Your problem is gonna be Constant 12V. your yellow and red wire from radio are probly gonna be hooked up to the same wire in the car. And you might wanna check your fuses before anything. To find your Constant 12V without using the wire color guide get your 12v current tester and check the remaining wires till one makes your tester light up and that your Constant 12V that keeps your memory and clock ect.


----------



## KINGFISH_CUSTOMS (Oct 8, 2006)

> _Originally posted by sincitykid_@Feb 17 2009, 01:21 PM~13029009
> *If anyone can help? I need the diagram for the radio or color codes to try and set the radio up right.

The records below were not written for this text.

`src/rtl/clk_div_pkg.sv`:
```
// Shared types and helpers for the programmable clock divider bank.
package clk_div_pkg;

  // Smallest divide ratio a channel will ever run at.
  localparam int DIV_MIN = 2;

  // Storage width of a ratio inside a channel. Narrower DIV_W inputs are
  // zero-extended into it; synthesis trims the constant-zero upper bits.
  localparam int MAX_DIV_W = 16;

  // One channel's configuration: enable plus divide ratio.
  typedef struct packed {
    logic                 en;
    logic [MAX_DIV_W-1:0] div;
  } chan_cfg_t;

  // Ratios below DIV_MIN are raised to DIV_MIN; there is no bypass mode.
  function automatic logic [MAX_DIV_W-1:0] clamp_div(input logic [MAX_DIV_W-1:0] div);
    if (div < MAX_DIV_W'(DIV_MIN)) begin
      return MAX_DIV_W'(DIV_MIN);
    end
    return div;
  endfunction

endpackage

```
`src/rtl/clk_div_chan.sv`:
```
// One divider channel: active and pending configuration, period counter,
// and registered divided-clock / tick outputs.
//
// A channel is either idle (active.en = 0, counter held at 0, outputs low)
// or running. While running, a new configuration is parked in the pending
// register and only takes effect when the counter wraps, so a period is
// never cut short and no runt pulse can reach the output. SYNC forces an
// immediate restart at count 0 after folding in any pending configuration.
module clk_div_chan
  import clk_div_pkg::*;
#(
  parameter int DEFAULT_DIV = 2
) (
  input  logic      clk_i,
  input  logic      rst_i,
  input  logic      wr_i,      // configuration write aimed at this channel
  input  chan_cfg_t wr_cfg_i,  // already-clamped configuration being written
  input  logic      sync_i,    // bank-wide restart
  output logic      clk_o,
  output logic      tick_o,
  output logic      pend_o
);

  chan_cfg_t            act_q,    act_d;
  chan_cfg_t            pend_q,   pend_d;
  logic                 pend_v_q, pend_v_d;
  logic [MAX_DIV_W-1:0] cnt_q,    cnt_d;
  logic                 clk_q,    clk_d;
  logic                 tick_q,   tick_d;

  logic                 at_wrap;
  chan_cfg_t            sync_cfg;

  // Last cycle of the current period of a running channel.
  assign at_wrap = act_q.en && (cnt_q == (act_q.div - MAX_DIV_W'(1)));

  // Configuration SYNC restarts with: a same-cycle write wins, otherwise the
  // pending value if any, otherwise the current active value.
  assign sync_cfg = wr_i     ? wr_cfg_i :
                    pend_v_q ? pend_q   : act_q;

  // Next-state: counter advance, boundary loads, write merge and SYNC.
  always_comb begin
    act_d    = act_q;
    pend_d   = pend_q;
    pend_v_d = pend_v_q;
    cnt_d    = cnt_q;

    if (sync_i) begin
      // Restart at count 0 with the merged configuration; nothing stays pending.
      act_d    = sync_cfg;
      pend_v_d = 1'b0;
      cnt_d    = '0;
    end else if (wr_i && !act_q.en) begin
      // Idle channel: the write takes effect at once and starts a fresh period.
      act_d    = wr_cfg_i;
      pend_v_d = 1'b0;
      cnt_d    = '0;
    end else begin
      if (act_q.en) begin
        if (at_wrap) begin
          cnt_d = '0;
          if (pend_v_q) begin
            act_d    = pend_q;
            pend_v_d = 1'b0;
          end
        end else begin
          cnt_d = cnt_q + MAX_DIV_W'(1);
        end
      end
      // Write to a running channel is parked; a write landing on the wrap edge
      // becomes the next pending value after the old one was loaded above.
      if (wr_i) begin
        pend_d   = wr_cfg_i;
        pend_v_d = 1'b1;
      end
    end

    // Outputs are precomputed from next state so the pins come straight
    // from flops: high for the first floor(D/2) counts, tick on count 0.
    clk_d  = act_d.en && (cnt_d < (act_d.div >> 1));
    tick_d = act_d.en && (cnt_d == '0);
  end

  // State and output registers; reset drops everything to idle at once.
  always_ff @(posedge clk_i or posedge rst_i) begin
    if (rst_i) begin
      act_q    <= '{en: 1'b0, div: MAX_DIV_W'(DEFAULT_DIV)};
      pend_q   <= '{en: 1'b0, div: MAX_DIV_W'(DEFAULT_DIV)};
      pend_v_q <= 1'b0;
      cnt_q    <= '0;
      clk_q    <= 1'b0;
      tick_q   <= 1'b0;
    end else begin
      act_q    <= act_d;
      pend_q   <= pend_d;
      pend_v_q <= pend_v_d;
      cnt_q    <= cnt_d;
      clk_q    <= clk_d;
      tick_q   <= tick_d;
    end
  end

  assign clk_o  = clk_q;
  assign tick_o = tick_q;
  assign pend_o = pend_v_q;

endmodule

```
`src/rtl/clk_div_bank.sv`:
```
// Bank of NUM_CH runtime-programmable integer clock dividers sharing one
// source clock, with a bank-wide SYNC that phase-aligns every channel.
//
// CFG_WE is a single-cycle strobe with no back-pressure: every write is
// accepted on the edge it is sampled. Writes to a channel index at or
// above NUM_CH match no channel and are dropped.
module clk_div_bank
  import clk_div_pkg::*;
#(
  parameter int NUM_CH      = 4,
  parameter int DIV_W       = 8,
  parameter int DEFAULT_DIV = 2,
  parameter int CH_W        = (NUM_CH > 1) ? $clog2(NUM_CH) : 1
) (
  input  logic              CLK_IN,
  input  logic              RST_IN,
  input  logic              CFG_WE,
  input  logic [CH_W-1:0]   CFG_CH,
  input  logic [DIV_W-1:0]  CFG_DIV,
  input  logic              CFG_EN,
  input  logic              SYNC,
  output logic [NUM_CH-1:0] CLK_OUT,
  output logic [NUM_CH-1:0] TICK,
  output logic [NUM_CH-1:0] CFG_PEND
);

  chan_cfg_t         wr_cfg;
  logic [NUM_CH-1:0] wr_sel;

  // Clamp once here so every channel sees a legal ratio.
  assign wr_cfg = '{en: CFG_EN, div: clamp_div(MAX_DIV_W'(CFG_DIV))};

  for (genvar i = 0; i < NUM_CH; i++) begin : g_ch
    // Write-address decode: exact match on the full channel field.
    assign wr_sel[i] = CFG_WE && (CFG_CH == CH_W'(i));

    clk_div_chan #(
      .DEFAULT_DIV (DEFAULT_DIV)
    ) u_chan (
      .clk_i    (CLK_IN),
      .rst_i    (RST_IN),
      .wr_i     (wr_sel[i]),
      .wr_cfg_i (wr_cfg),
      .sync_i   (SYNC),
      .clk_o    (CLK_OUT[i]),
      .tick_o   (TICK[i]),
      .pend_o   (CFG_PEND[i])
    );
  end

endmodule

```
==> src/rtl/mem_port_arbiter_pkg.sv <==
// Shared types for the memory port arbiter slice.
//   LINE_W / ADDR_W   : memory line and byte-address widths
//   lc3b_line / _word : line and address types
//   mem_arb_state_t   : arbiter FSM states
package lc3b_types;
    localparam int LINE_W = 128;
    localparam int ADDR_W = 16;

    typedef logic [LINE_W-1:0] lc3b_line;
    typedef logic [ADDR_W-1:0] lc3b_word;

    typedef enum logic [1:0] {
        IDLE    = 2'd0,
        GRANT_I = 2'd1,
        GRANT_D = 2'd2,
        DONE    = 2'd3
    } mem_arb_state_t;
endpackage

==> src/rtl/mem_port_arbiter_if.sv <==
// Read/write/resp memory handshake shared by the fetch port, the data
// port and the physical memory port.
//   read, write, address, wdata : request side, driven by the master
//   rdata, resp                 : completion side, driven by the slave
// master = the side that issues requests; slave = the side that serves them.
interface mem_port_arbiter_if;
    import lc3b_types::*;

    logic     read;
    logic     write;
    lc3b_word address;
    lc3b_line wdata;
    lc3b_line rdata;
    logic     resp;

    modport master (output read, write, address, wdata, input  rdata, resp);
    modport slave  (input  read, write, address, wdata, output rdata, resp);
endinterface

Its not holding the memory or time on the clock. any help would be good. it has a sony in it now so it needs to be wired up right. just got the car also.
> *


you crossed the yellow constant wire with the accesory wire..just swap the wire thats connected to the yellow to the red, and the wire thats connected to the red onto the yellow..POOF UR DONE


----------



## sincitykid (Apr 11, 2005)

thanks 4 da da help! comp crashed, but im back online now :biggrin: :biggrin: :biggrin: :biggrin: :biggrin: :biggrin: :biggrin: :biggrin: :biggrin: :biggrin: :biggrin: :biggrin:


----------